» WHAT TO PRODUCE:
Would you please copy each line of the data in which the string "else" occurs?

■ ■ ■ ■

[config.mk]
export PLATFORM = sky130hd
export DESIGN_NAME = fetch_buffer_unit
export DESIGN_NICKNAME = d
export VERILOG_FILES = /design/src/rtl/fetch_buffer_unit.sv
export SDC_FILE = /design/constraint.sdc
export NUM_CORES = 1
export LEC_CHECK = 0
export ABC_AREA = 1
export CAP_MARGIN = 0
export CELL_PAD_IN_SITES_DETAIL_PLACEMENT = 1
export CELL_PAD_IN_SITES_GLOBAL_PLACEMENT = 1
export CORE_MARGIN = 1.5
export CORE_UTILIZATION = 26
export CTS_CLUSTER_SIZE = 25
export DETAILED_ROUTE_END_ITERATION = 16
export PLACE_DENSITY = 0.49
export SLEW_MARGIN = 40
export SYNTH_ARGS = -nofsm -noshare
export SYNTH_HDL_FRONTEND = slang
export SYNTH_SLANG_ARGS = --single-unit
[constraint.sdc]
create_clock -name clk -period 8.7 [get_ports clk]
set_input_delay 1.305 -clock clk [delete_from_list [all_inputs] [get_ports clk]]
set_output_delay 1.305 -clock clk [all_outputs]
set_load 0.05 [all_outputs]
## src/rtl/skid_pipe.sv

```systemverilog
// Ready-path register slice: a chain of two-entry skid stages that registers
// the upstream ready while keeping full throughput; PIPE_EN=0 is a wire-through.
module skid_pipe #(
  parameter int DATA_WIDTH = 8,
  parameter bit PIPE_EN    = 1'b1,
  parameter int STAGES     = 1,
  parameter int CNT_W      = $clog2(2*STAGES+1)
) (
  input  logic                  clk,
  input  logic                  rstn,
  input  logic [DATA_WIDTH-1:0] tdata_i,
  input  logic                  tvalid_i,
  output logic                  tready_i,
  output logic [DATA_WIDTH-1:0] tdata_o,
  output logic                  tvalid_o,
  input  logic                  tready_o,
  output logic [CNT_W-1:0]      occ
);

  if (PIPE_EN) begin : g_pipe
    logic [STAGES-1:0]     w_ov;
    logic [STAGES-1:0]     w_rq;
    logic [STAGES-1:0]     w_ov_n;
    logic [STAGES-1:0]     w_sv_n;
    logic [DATA_WIDTH-1:0] w_od [STAGES];
    logic [CNT_W-1:0]      w_occ_n;
    logic [CNT_W-1:0]      r_occ;

    for (genvar gi = 0; gi < STAGES; gi++) begin : g_stage
      logic                  r_ov;
      logic                  r_sv;
      logic                  r_rq;
      logic [DATA_WIDTH-1:0] r_od;
      logic [DATA_WIDTH-1:0] r_sd;
      logic                  w_in_valid;
      logic [DATA_WIDTH-1:0] w_in_data;
      logic                  w_out_ready;
      logic                  w_acc;
      logic                  w_drn;
      logic                  w_ov_nx;
      logic                  w_sv_nx;

      if (gi == 0) begin : g_head
        assign w_in_valid = tvalid_i;
        assign w_in_data  = tdata_i;
      end else begin : g_link
        assign w_in_valid = w_ov[gi-1];
        assign w_in_data  = w_od[gi-1];
      end

      // The downstream "ready" of a stage is the registered ready of the next one.
      if (gi == STAGES-1) begin : g_tail
        assign w_out_ready = tready_o;
      end else begin : g_mid
        assign w_out_ready = w_rq[gi+1];
      end

      assign w_acc = w_in_valid & r_rq;
      assign w_drn = r_ov & w_out_ready;

      always_comb begin
        w_ov_nx = r_ov;
        w_sv_nx = r_sv;
        if (!r_ov || w_drn) begin
          if (r_sv) begin
            w_ov_nx = 1'b1;
            w_sv_nx = 1'b0;
          end else begin
            w_ov_nx = w_acc;
          end
        end else if (w_acc) begin
          w_sv_nx = 1'b1;
        end
      end

      always_ff @(posedge clk or negedge rstn) begin
        if (!rstn) begin
          r_ov <= 1'b0;
          r_sv <= 1'b0;
          r_rq <= 1'b0;
          r_od <= '0;
          r_sd <= '0;
        end else begin
          r_ov <= w_ov_nx;
          r_sv <= w_sv_nx;
          r_rq <= ~w_sv_nx;
          if (!r_ov || w_drn) begin
            if (r_sv) begin
              r_od <= r_sd;
            end else if (w_acc) begin
              r_od <= w_in_data;
            end
          end else if (w_acc) begin
            r_sd <= w_in_data;
          end
        end
      end

      assign w_ov[gi]   = r_ov;
      assign w_rq[gi]   = r_rq;
      assign w_od[gi]   = r_od;
      assign w_ov_n[gi] = w_ov_nx;
      assign w_sv_n[gi] = w_sv_nx;
    end

    // Occupancy is built from next-state bits so it stays aligned with the flops.
    always_comb begin
      w_occ_n = '0;
      for (int i = 0; i < STAGES; i++) begin
        w_occ_n = w_occ_n + CNT_W'(w_ov_n[i]) + CNT_W'(w_sv_n[i]);
      end
    end

    always_ff @(posedge clk or negedge rstn) begin
      if (!rstn) begin
        r_occ <= '0;
      end else begin
        r_occ <= w_occ_n;
      end
    end

    assign tready_i = w_rq[0];
    assign tvalid_o = w_ov[STAGES-1];
    assign tdata_o  = w_od[STAGES-1];
    assign occ      = r_occ;
  end else begin : g_bypass
    logic w_unused;
    assign w_unused = &{1'b0, clk, rstn};
    assign tready_i = tready_o;
    assign tvalid_o = tvalid_i;
    assign tdata_o  = tdata_i;
    assign occ      = '0;
  end

endmodule

```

■ ■ ■ ■

» REPLY TO THE TASK:
      end else begin : g_link
      end else begin : g_mid
          end else begin
        end else if (w_acc) begin
        end else begin
            end else if (w_acc) begin
          end else if (w_acc) begin
      end else begin
  end else begin : g_bypass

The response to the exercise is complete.